SendGrid was founded in 2009 in Denver by Isaac Saldana, Jose Lopez and Tim Jenkins to solve one specific problem: developers trying to send email from their own servers kept ending up in the spam folder. The company went public on the New York Stock Exchange in November 2017 and was acquired by Twilio in February 2019 for roughly two billion dollars, where it now runs as Twilio's email division. According to its own numbers it delivers more than 100 billion emails every month across the platform.

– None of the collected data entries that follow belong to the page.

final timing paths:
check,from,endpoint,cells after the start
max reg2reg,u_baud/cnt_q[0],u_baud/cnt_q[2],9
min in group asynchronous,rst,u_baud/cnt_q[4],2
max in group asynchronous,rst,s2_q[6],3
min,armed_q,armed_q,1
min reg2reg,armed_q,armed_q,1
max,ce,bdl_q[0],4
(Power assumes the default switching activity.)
## config.mk

```make
export PLATFORM = sky130hd
export DESIGN_NAME = imu_datagram_field_formatter
export DESIGN_NICKNAME = d
export VERILOG_FILES = /design/src/design/imu_field_pkg.sv /design/src/design/byte_fifo.sv /design/src/design/axis_bias_trim.sv /design/src/design/imu_datagram_field_formatter.sv
export SDC_FILE = /design/constraint.sdc
export NUM_CORES = 2
export LEC_CHECK = 0
export BUFFER_PORTS_ARGS = -buffer_cell sky130_fd_sc_hd__buf_2
export CAP_MARGIN = 20
export CORE_ASPECT_RATIO = 0.7
export CORE_MARGIN = 1.5
export CORE_UTILIZATION = 50
export DETAILED_ROUTE_END_ITERATION = 10
export PLACE_DENSITY = 0.65
export SYNTH_ARGS = -nofsm -noshare
export SYNTH_HDL_FRONTEND = slang
export SYNTH_HIERARCHICAL = 1
export SYNTH_SLANG_ARGS = --single-unit
```

## constraint.sdc

```tcl
create_clock -name i_clock -period 18.7 [get_ports i_clock]
set_input_delay 2.805 -clock i_clock [delete_from_list [all_inputs] [get_ports i_clock]]
set_output_delay 2.805 -clock i_clock [all_outputs]
set_load 0.01 [all_outputs]
```
[src/design/pcu_pkg.sv]
// Package for the protection unit and cache maintenance block
`default_nettype none
package pcu_pkg;
    // ------------------------------------------------------------
    // Coprocessor register numbers
    // ------------------------------------------------------------
    localparam logic [3:0] REG_PERM = 4'h5;
    localparam logic [3:0] REG_REGION = 4'h6;
    localparam logic [3:0] REG_CACHEOP = 4'h7;
    localparam logic [3:0] REG_LOCK = 4'h9;
    localparam logic [3:0] REG_LEGACY = 4'hF;
    localparam logic [3:0] REG_CTRL = 4'h1;
    // ------------------------------------------------------------
    // Secondary opcode values
    // ------------------------------------------------------------
    localparam logic [2:0] OP2_DATA = 3'h0;
    localparam logic [2:0] OP2_INSTR = 3'h1;
    localparam logic [2:0] OP2_ENTRY = 3'h2;
    localparam logic [2:0] OP2_WFI = 3'h4;
    localparam logic [2:0] OP2_DRAIN = 3'h4;
    // ------------------------------------------------------------
    // Cache operation selectors
    // ------------------------------------------------------------
    localparam logic [3:0] SEL_WFI = 4'h0;
    localparam logic [3:0] SEL_IFLUSH = 4'h5;
    localparam logic [3:0] SEL_DFLUSH = 4'h6;
    localparam logic [3:0] SEL_LEG_WFI = 4'h8;
    localparam logic [3:0] SEL_CLEAN = 4'hA;
    localparam logic [3:0] SEL_PREF = 4'hD;
    localparam logic [3:0] SEL_CLFL = 4'hE;
    // ------------------------------------------------------------
    // Field layouts
    // ------------------------------------------------------------
    localparam int AREAS = 8;
    localparam int AP_W = 2;
    localparam int PERM_W = AREAS * AP_W;
    localparam int BASE_LSB = 12;
    localparam int SIZE_LSB = 1;
    localparam int SIZE_W = 5;
    localparam int EN_BIT = 0;
    localparam int IDX_LSB = 26;
    localparam int IDX_W = 6;
    localparam int SEG_LSB = 4;
    localparam int SEG_W = 2;
    localparam int LINE_LSB = 6;
    localparam int LOAD_BIT = 31;
    localparam int PU_EN_BIT = 0;
    localparam logic [4:0] SIZE_MIN = 5'h0B;
    localparam logic [31:0] REGION_MASK = 32'hFFFFF03F;
    localparam logic [31:0] LOCK_MASK = 32'h8000003F;
    localparam logic [31:0] ZERO_W = 32'h00000000;
    // ------------------------------------------------------------
    // Types
    // ------------------------------------------------------------
    typedef enum logic [1:0] {
        AP_NONE = 2'b00,
        AP_PRIV = 2'b01,
        AP_USER_RO = 2'b10,
        AP_FULL = 2'b11
    } pcu_ap_t;
    typedef enum logic [1:0] {
        ST_RUN = 2'b00,
        ST_WFI = 2'b01,
        ST_DRAIN = 2'b10
    } pcu_state_t;
    typedef struct packed {
        logic wr;
        logic rd;
        logic [3:0] crn;
        logic [3:0] region_select_field;
        logic [2:0] op2;
        logic [31:0] data;
    } pcu_xfer_t;
    typedef struct packed {
        logic valid;
        logic [2:0] kind;
        logic [31:0] arg;
    } pcu_cop_t;
    localparam logic [2:0] K_IFLUSH_ALL = 3'h0;
    localparam logic [2:0] K_IFLUSH_ONE = 3'h1;
    localparam logic [2:0] K_DFLUSH_ALL = 3'h2;
    localparam logic [2:0] K_DFLUSH_ONE = 3'h3;
    localparam logic [2:0] K_DCLEAN_ONE = 3'h4;
    localparam logic [2:0] K_DCLFL_ONE = 3'h5;
    localparam logic [2:0] K_IPREFETCH = 3'h6;
endpackage
`default_nettype wire

[src/design/pcu_top.sv]
// Protection unit registers and cache maintenance operations
// What this block does
// - op2 0 data, 1 instruction permissions
// - Eight 2-bit area permission fields
// - Encoding: none, priv, user-RO, full
// - Regions ignored while unit disabled
// - Reset clears region enable bits, not base or size
// - Eight regions, op2 set, field picks
// - Base 31:12, size 5:1, enable 0
// - Size codes below 01011 reserved
// - c5/c6 flush whole or single entry
// - Clean, clean-flush, prefetch selectors
// - Cache-op reads return zero
// - Entry index 31:26, segment 5:4
// - Prefetch line 31:6, segment 5:4
// - Wait-for-interrupt freezes clocks until wake
// - Interrupts wake regardless of masking
// - Debug wakes only when permitted
// - Pending interrupt taken before next instruction
// - Drain holds wait until buffer empty
// - Lockdown op2 0 data, 1 instruction
// - Lockdown load bit 31, index 5:0
// - Control bit 0 enables, reset clear
`default_nettype none
module pcu_top
    import pcu_pkg::*;
(
    input wire logic mclk_in,
    input wire logic rst_in,
    input wire pcu_xfer_t xfer_in,
    input wire logic wbuf_empty_in,
    input wire logic fast_irq_in_n,
    input wire logic normal_irq_in_n,
    input wire logic ext_debug_request_in,
    input wire logic debug_permit_in,
    input wire logic dbg_req_bit_in,
    output logic [31:0] rdata_out,
    output logic coproc_wait_n,
    output logic clk_freeze_out,
    output logic debug_entry_out,
    output logic pu_enable_out,
    output pcu_cop_t cop_out,
    output logic [PERM_W-1:0] dperm_out,
    output logic [PERM_W-1:0] iperm_out,
    output logic [AREAS-1:0] dregion_act_out,
    output logic [AREAS-1:0] iregion_act_out
);
    // ------------------------------------------------------------
    // Pin synchronisers
    // ------------------------------------------------------------
    logic [3:0] pin_s1_ff;
    logic [3:0] pin_s2_ff;
    logic fiq_act;
    logic irq_act;
    logic edbg_act;
    logic debug_permit_in_act;

    always_ff @(posedge mclk_in) begin
        if (rst_in) begin
            // Idle levels: interrupts high, debug request and permit low
            pin_s1_ff <= 4'hC;
            pin_s2_ff <= 4'hC;
        end else begin
            pin_s1_ff <= {fast_irq_in_n, normal_irq_in_n, ext_debug_request_in, debug_permit_in};
            pin_s2_ff <= pin_s1_ff;
        end
    end
    assign fiq_act = ~pin_s2_ff[3];
    assign irq_act = ~pin_s2_ff[2];
    assign edbg_act = pin_s2_ff[1];
    assign debug_permit_in_act = pin_s2_ff[0];

    // ------------------------------------------------------------
    // Decode helpers
    // ------------------------------------------------------------
    function automatic logic hit(input pcu_xfer_t x, input logic [3:0] crn,
                                 input logic [3:0] region_select_field, input logic [2:0] op2);
        hit = x.crn == crn && x.region_select_field == region_select_field && x.op2 == op2;
    endfunction

    function automatic logic size_ok(input logic [31:0] r);
        size_ok = r[SIZE_LSB +: SIZE_W] >= SIZE_MIN;
    endfunction

    logic wr;
    assign wr = xfer_in.wr;

    // ------------------------------------------------------------
    // Permission registers
    // ------------------------------------------------------------
    logic [PERM_W-1:0] dperm_ff;
    logic [PERM_W-1:0] iperm_ff;

    always_ff @(posedge mclk_in) begin
        if (wr && hit(xfer_in, REG_PERM, 4'h0, OP2_DATA)) begin
            dperm_ff <= xfer_in.data[PERM_W-1:0];
        end
        if (wr && hit(xfer_in, REG_PERM, 4'h0, OP2_INSTR)) begin
            iperm_ff <= xfer_in.data[PERM_W-1:0];
        end
    end

    // ------------------------------------------------------------
    // Control enable and lockdown registers
    // ------------------------------------------------------------
    logic pu_en_ff;
    logic [31:0] dlock_ff;
    logic [31:0] ilock_ff;

    always_ff @(posedge mclk_in) begin
        if (rst_in) begin
            pu_en_ff <= 1'b0;
        end else if (wr && hit(xfer_in, REG_CTRL, 4'h0, OP2_DATA)) begin
            pu_en_ff <= xfer_in.data[PU_EN_BIT];
        end
    end

    always_ff @(posedge mclk_in) begin
        if (rst_in) begin
            dlock_ff <= ZERO_W;
            ilock_ff <= ZERO_W;
        end else begin
            if (wr && hit(xfer_in, REG_LOCK, 4'h0, OP2_DATA)) begin
                dlock_ff <= xfer_in.data & LOCK_MASK;
            end
            if (wr && hit(xfer_in, REG_LOCK, 4'h0, OP2_INSTR)) begin
                ilock_ff <= xfer_in.data & LOCK_MASK;
            end
        end
    end

    // ------------------------------------------------------------
    // Region registers
    // ------------------------------------------------------------
    logic [31:0] dreg_ff [AREAS];
    logic [31:0] ireg_ff [AREAS];
    logic [AREAS-1:0] dact_ff;
    logic [AREAS-1:0] iact_ff;

    genvar g;
    generate
        for (g = 0; g < AREAS; g++) begin : g_region
            always_ff @(posedge mclk_in) begin
                if (rst_in) begin
                    dreg_ff[g][EN_BIT] <= 1'b0;
                    ireg_ff[g][EN_BIT] <= 1'b0;
                end else begin
                    if (wr && hit(xfer_in, REG_REGION, 4'(g), OP2_DATA)) begin
                        dreg_ff[g] <= xfer_in.data & REGION_MASK;
                    end
                    if (wr && hit(xfer_in, REG_REGION, 4'(g), OP2_INSTR)) begin
                        ireg_ff[g] <= xfer_in.data & REGION_MASK;
                    end
                end
            end
            always_ff @(posedge mclk_in) begin
                if (rst_in) begin
                    dact_ff[g] <= 1'b0;
                    iact_ff[g] <= 1'b0;
                end else begin
                    // Region live only with unit on and legal size
                    dact_ff[g] <= pu_en_ff && dreg_ff[g][EN_BIT] && size_ok(dreg_ff[g]);
                    iact_ff[g] <= pu_en_ff && ireg_ff[g][EN_BIT] && size_ok(ireg_ff[g]);
                end
            end
        end
    endgenerate

    // ------------------------------------------------------------
    // Read mux
    // ------------------------------------------------------------
    logic [31:0] nxt_rdata;

    always_comb begin
        nxt_rdata = ZERO_W;
        if (xfer_in.crn == REG_PERM && xfer_in.op2 == OP2_DATA) begin
            nxt_rdata = {16'h0000, dperm_ff};
        end else if (xfer_in.crn == REG_PERM && xfer_in.op2 == OP2_INSTR) begin
            nxt_rdata = {16'h0000, iperm_ff};
        end else if (xfer_in.crn == REG_REGION && xfer_in.op2 == OP2_DATA) begin
            nxt_rdata = dreg_ff[xfer_in.region_select_field[2:0]];
        end else if (xfer_in.crn == REG_REGION && xfer_in.op2 == OP2_INSTR) begin
            nxt_rdata = ireg_ff[xfer_in.region_select_field[2:0]];
        end else if (xfer_in.crn == REG_LOCK && xfer_in.op2 == OP2_DATA) begin
            nxt_rdata = dlock_ff;
        end else if (xfer_in.crn == REG_LOCK && xfer_in.op2 == OP2_INSTR) begin
            nxt_rdata = ilock_ff;
        end else if (xfer_in.crn == REG_CTRL) begin
            nxt_rdata = {31'h00000000, pu_en_ff};
        end
        // Cache-op register reads fall through to zero
    end

    logic [31:0] rdata_ff;
    always_ff @(posedge mclk_in) begin
        if (rst_in) begin
            rdata_ff <= ZERO_W;
        end else if (xfer_in.rd) begin
            rdata_ff <= nxt_rdata;
        end
    end

    // ------------------------------------------------------------
    // Cache operation decode
    // ------------------------------------------------------------
    pcu_cop_t nxt_cop;
    pcu_cop_t cop_ff;
    logic is_op7;
    assign is_op7 = wr && xfer_in.crn == REG_CACHEOP;

    always_comb begin
        nxt_cop = '0;
        if (is_op7) begin
            nxt_cop.valid = 1'b1;
            nxt_cop.arg = xfer_in.data & 32'hFC000030;
            if (xfer_in.region_select_field == SEL_IFLUSH && xfer_in.op2 == OP2_DATA) begin
                nxt_cop.kind = K_IFLUSH_ALL;
            end else if (xfer_in.region_select_field == SEL_IFLUSH && xfer_in.op2 == OP2_ENTRY) begin
                nxt_cop.kind = K_IFLUSH_ONE;
            end else if (xfer_in.region_select_field == SEL_DFLUSH && xfer_in.op2 == OP2_DATA) begin
                nxt_cop.kind = K_DFLUSH_ALL;
            end else if (xfer_in.region_select_field == SEL_DFLUSH && xfer_in.op2 == OP2_ENTRY) begin
                nxt_cop.kind = K_DFLUSH_ONE;
            end else if (xfer_in.region_select_field == SEL_CLEAN && xfer_in.op2 == OP2_ENTRY) begin
                nxt_cop.kind = K_DCLEAN_ONE;
            end else if (xfer_in.region_select_field == SEL_CLFL && xfer_in.op2 == OP2_ENTRY) begin
                nxt_cop.kind = K_DCLFL_ONE;
            end else if (xfer_in.region_select_field == SEL_PREF && xfer_in.op2 == OP2_INSTR) begin
                nxt_cop.kind = K_IPREFETCH;
                nxt_cop.arg = xfer_in.data & 32'hFFFFFFF0;
            end else begin
                nxt_cop.valid = 1'b0;
            end
            if (nxt_cop.kind == K_IFLUSH_ALL || nxt_cop.kind == K_DFLUSH_ALL) begin
                nxt_cop.arg = ZERO_W;
            end
        end
    end

    always_ff @(posedge mclk_in) begin
        if (rst_in) begin
            cop_ff <= '0;
        end else begin
            cop_ff <= nxt_cop;
        end
    end

    // ------------------------------------------------------------
    // Wait-for-interrupt and drain state machine
    // ------------------------------------------------------------
    pcu_state_t state_ff;
    pcu_state_t nxt_state;
    logic wfi_req;
    logic drain_req;
    logic wake_irq;
    logic wake_dbg;
    logic wait_ff;
    logic freeze_ff;
    logic dbg_entry_ff;

    assign wfi_req = (is_op7 && xfer_in.region_select_field == SEL_WFI && xfer_in.op2 == OP2_WFI)
        || (wr && hit(xfer_in, REG_LEGACY, SEL_LEG_WFI, OP2_ENTRY));
    assign drain_req = is_op7 && xfer_in.region_select_field == SEL_CLEAN && xfer_in.op2 == OP2_DRAIN;
    assign wake_irq = fiq_act || irq_act;
    assign wake_dbg = debug_permit_in_act && (edbg_act || dbg_req_bit_in);

    always_comb begin
        nxt_state = state_ff;
        unique case (state_ff)
            ST_RUN: begin
                if (wfi_req) begin
                    nxt_state = ST_WFI;
                end else if (drain_req) begin
                    nxt_state = ST_DRAIN;
                end
            end
            ST_WFI: begin
                if (wake_irq || wake_dbg) begin
                    nxt_state = ST_RUN;
                end
            end
            ST_DRAIN: begin
                if (wbuf_empty_in) begin
                    nxt_state = ST_RUN;
                end
            end
            default: nxt_state = ST_RUN;
        endcase
    end

    always_ff @(posedge mclk_in) begin
        if (rst_in) begin
            state_ff <= ST_RUN;
            wait_ff <= 1'b0;
            freeze_ff <= 1'b0;
            dbg_entry_ff <= 1'b0;
        end else begin
            state_ff <= nxt_state;
            wait_ff <= nxt_state == ST_DRAIN;
            freeze_ff <= nxt_state == ST_WFI;
            // Debug wake steers core into debug state first
            dbg_entry_ff <= state_ff == ST_WFI && wake_dbg;
        end
    end

    assign coproc_wait_n = ~wait_ff;
    assign clk_freeze_out = freeze_ff;
    assign debug_entry_out = dbg_entry_ff;
    assign pu_enable_out = pu_en_ff;
    assign cop_out = cop_ff;
    assign dperm_out = dperm_ff;
    assign iperm_out = iperm_ff;
    assign dregion_act_out = dact_ff;
    assign iregion_act_out = iact_ff;
    assign rdata_out = rdata_ff;

    // ------------------------------------------------------------
    // Assertions
    // ------------------------------------------------------------
    property p_perm_store;
        @(posedge mclk_in) disable iff (rst_in)
        wr && hit(xfer_in, REG_PERM, 4'h0, OP2_INSTR) |=> iperm_out == $past(xfer_in.data[15:0]);
    endproperty
    a_perm_store: assert property (p_perm_store) else $error("instr perm not stored");

    property p_region_disabled;
        @(posedge mclk_in) disable iff (rst_in)
        !pu_en_ff |=> dregion_act_out == 8'h00 && iregion_act_out == 8'h00;
    endproperty
    a_region_disabled: assert property (p_region_disabled) else $error("region live while off");

    property p_reset_en;
        @(posedge mclk_in) rst_in |=> !dreg_ff[0][0] && !ireg_ff[7][0] && !pu_enable_out;
    endproperty
    a_reset_en: assert property (p_reset_en) else $error("enable not cleared");

    property p_region_fmt;
        @(posedge mclk_in) disable iff (rst_in)
        wr && hit(xfer_in, REG_REGION, 4'h3, OP2_DATA) |=> dreg_ff[3][11:6] == 6'h00;
    endproperty
    a_region_fmt: assert property (p_region_fmt) else $error("unused region bits kept");

    property p_flush;
        @(posedge mclk_in) disable iff (rst_in)
        is_op7 && xfer_in.region_select_field == SEL_DFLUSH && xfer_in.op2 == OP2_ENTRY
        |=> cop_out.valid && cop_out.kind == K_DFLUSH_ONE;
    endproperty
    a_flush: assert property (p_flush) else $error("dcache entry flush missing");

    property p_prefetch;
        @(posedge mclk_in) disable iff (rst_in)
        is_op7 && xfer_in.region_select_field == SEL_PREF && xfer_in.op2 == OP2_INSTR
        |=> cop_out.kind == K_IPREFETCH && cop_out.arg[31:6] == $past(xfer_in.data[31:6]);
    endproperty
    a_prefetch: assert property (p_prefetch) else $error("prefetch address lost");

    property p_wfi;
        @(posedge mclk_in) disable iff (rst_in)
        state_ff == ST_RUN && wfi_req |=> clk_freeze_out;
    endproperty
    a_wfi: assert property (p_wfi) else $error("clocks not frozen");

    property p_wake;
        @(posedge mclk_in) disable iff (rst_in)
        state_ff == ST_WFI && wake_irq |=> !clk_freeze_out;
    endproperty
    a_wake: assert property (p_wake) else $error("interrupt did not wake");

    property p_dbg_block;
        @(posedge mclk_in) disable iff (rst_in)
        state_ff == ST_WFI && !debug_permit_in_act && !wake_irq |=> clk_freeze_out;
    endproperty
    a_dbg_block: assert property (p_dbg_block) else $error("woke without permit");

    property p_drain;
        @(posedge mclk_in) disable iff (rst_in)
        state_ff == ST_DRAIN && !wbuf_empty_in |=> !coproc_wait_n;
    endproperty
    a_drain: assert property (p_drain) else $error("wait dropped early");

    property p_lock;
        @(posedge mclk_in) disable iff (rst_in)
        wr && hit(xfer_in, REG_LOCK, 4'h0, OP2_INSTR) |=> ilock_ff[30:6] == 25'h0;
    endproperty
    a_lock: assert property (p_lock) else $error("lockdown reserved bits kept");
endmodule
`default_nettype wire

[config.mk]
export PLATFORM = sky130hd
export DESIGN_NAME = pcu_top
export DESIGN_NICKNAME = d
export VERILOG_FILES = /design/src/design/pcu_pkg.sv /design/src/design/pcu_top.sv
export SDC_FILE = /design/constraint.sdc
export NUM_CORES = 1
export LEC_CHECK = 0
export BUFFER_PORTS_ARGS = -buffer_cell sky130_fd_sc_hd__buf_2
export CAP_MARGIN = 20
export CORE_MARGIN = 8
export CORE_UTILIZATION = 45
export CTS_BUF_LIST = sky130_fd_sc_hd__clkbuf_16
export CTS_CLUSTER_DIAMETER = 60
export DETAILED_ROUTE_END_ITERATION = 6
export HOLD_SLACK_MARGIN = 0.12
export PLACE_DENSITY_LB_ADDON = 0.3
export SETUP_SLACK_MARGIN = 0.1
export SLEW_MARGIN = 0
export SYNTH_ARGS = -nofsm -noshare
export SYNTH_HDL_FRONTEND = slang
export SYNTH_SLANG_ARGS = --single-unit
[constraint.sdc]
create_clock -name mclk_in -period 10.4 [get_ports mclk_in]
set_input_delay 0.52 -clock mclk_in [delete_from_list [all_inputs] [get_ports mclk_in]]
set_output_delay 0.52 -clock mclk_in [all_outputs]
set_load 0.01 [all_outputs]
* After elaboration in Yosys (flattened, before gate mapping)
Memory sizes are Yosys's and may differ from the RTL's. Cells that the tools add are included.
Storage, ports and cells: flip-flop bits (word level) 144, word-level logic and storage cells 317, bits of input ports 53, memory bits (writable) 416, memories kept 2, output and inout bits 120
Memory list:
- dreg_ff | depth 8, width 26, read ports 9, clocked after Yosys merged registers in 0, write ports 8, line pcu_top.sv:135 | logic [31:0] dreg_ff [AREAS];
- ireg_ff | depth 8, width 26, read ports 9, clocked after Yosys merged registers in 0, write ports 8, line pcu_top.sv:136 | logic [31:0] ireg_ff [AREAS];
Operators by class: multiplexer cells 99, equal/unequal tests 25, bitwise operators 21, reduce and logical (&&, ||, !) cells 121, magnitude comparators 16
Operators with widths (count):
- 2-to-1 mux 32 bit | 12
- logical AND 1 bit | 108
- >= comparator 5 x 4 -> 1 bit (second input constant) | 16
- 2-to-1 mux 1 bit | 74
- 2-to-1 mux 35 bit | 1
- == test 4 x 3 -> 1 bit (second input constant) | 7
- == test 4 bit (second input constant) | 6
- 2-to-1 mux 3 bit | 7
- OR 1 bit | 16
- OR reduction 10 bit | 1
- OR reduction 9 bit | 1
- == test 4 x 1 -> 1 bit (second input constant) | 2
- == test 4 x 2 -> 1 bit (second input constant) | 2
- 2-to-1 mux 2 bit | 4
- == test 3 x 2 -> 1 bit (second input constant) | 2
- logical NOT 3 bit | 2
- one-hot mux 2 bit (3 select lines) | 1
- logical OR 1 bit | 5
- NOT 1 bit | 5
- == test 2 x 1 -> 1 bit (second input constant) | 2
- == test 2 bit (second input constant) | 2
- logical NOT 4 bit | 1
- == test 3 x 1 -> 1 bit (second input constant) | 1
- == test 3 bit (second input constant) | 1
- other kinds (3) | 3

* Longest topological paths before layout
Gate-level depths: netlist (run 1).
word-level depth 13, depth in mapped cells 8, depth with buffers taken out 5

* Worst setup path before layout (run 1)
No wires, ideal clock.
path type input port to flip-flop, start point input port xfer_in[34] (netlist bit), end point memory dreg_ff[1][10] (netlist bit) (enable), library setup time 0.438 ns, data required time 9.962 ns, path slack 6.687 ns, stages on the path 4, buffers on the path 1, arrival 3.275 ns, cell sequence buf_2 -> nor4b_1 -> nand3_1 -> nor3_1
RTL lines:
- start: declaration | line pcu_top.sv:30 | input wire pcu_xfer_t xfer_in,
- end: declaration | line pcu_top.sv:135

The product is not a newsletter tool. SendGrid is primarily the Email API that applications call when a user resets a password, a webshop confirms an order, a billing system fires a receipt or a SaaS product nudges a failed login. The Marketing Campaigns module exists on top of the same infrastructure, but the centre of gravity is transactional: the message that has to arrive within sixty seconds of the event that triggered it, on the right device, without landing in the spam folder. The point of pulling SendGrid into a warehouse is that its statistics, bounce logs, block lists, spam-report feeds and suppression tables describe a different reality from the marketing dashboard: sender reputation, time-to-inbox, template-level deliverability and the IP-warmup state that decides whether next Tuesday's order confirmation arrives at all.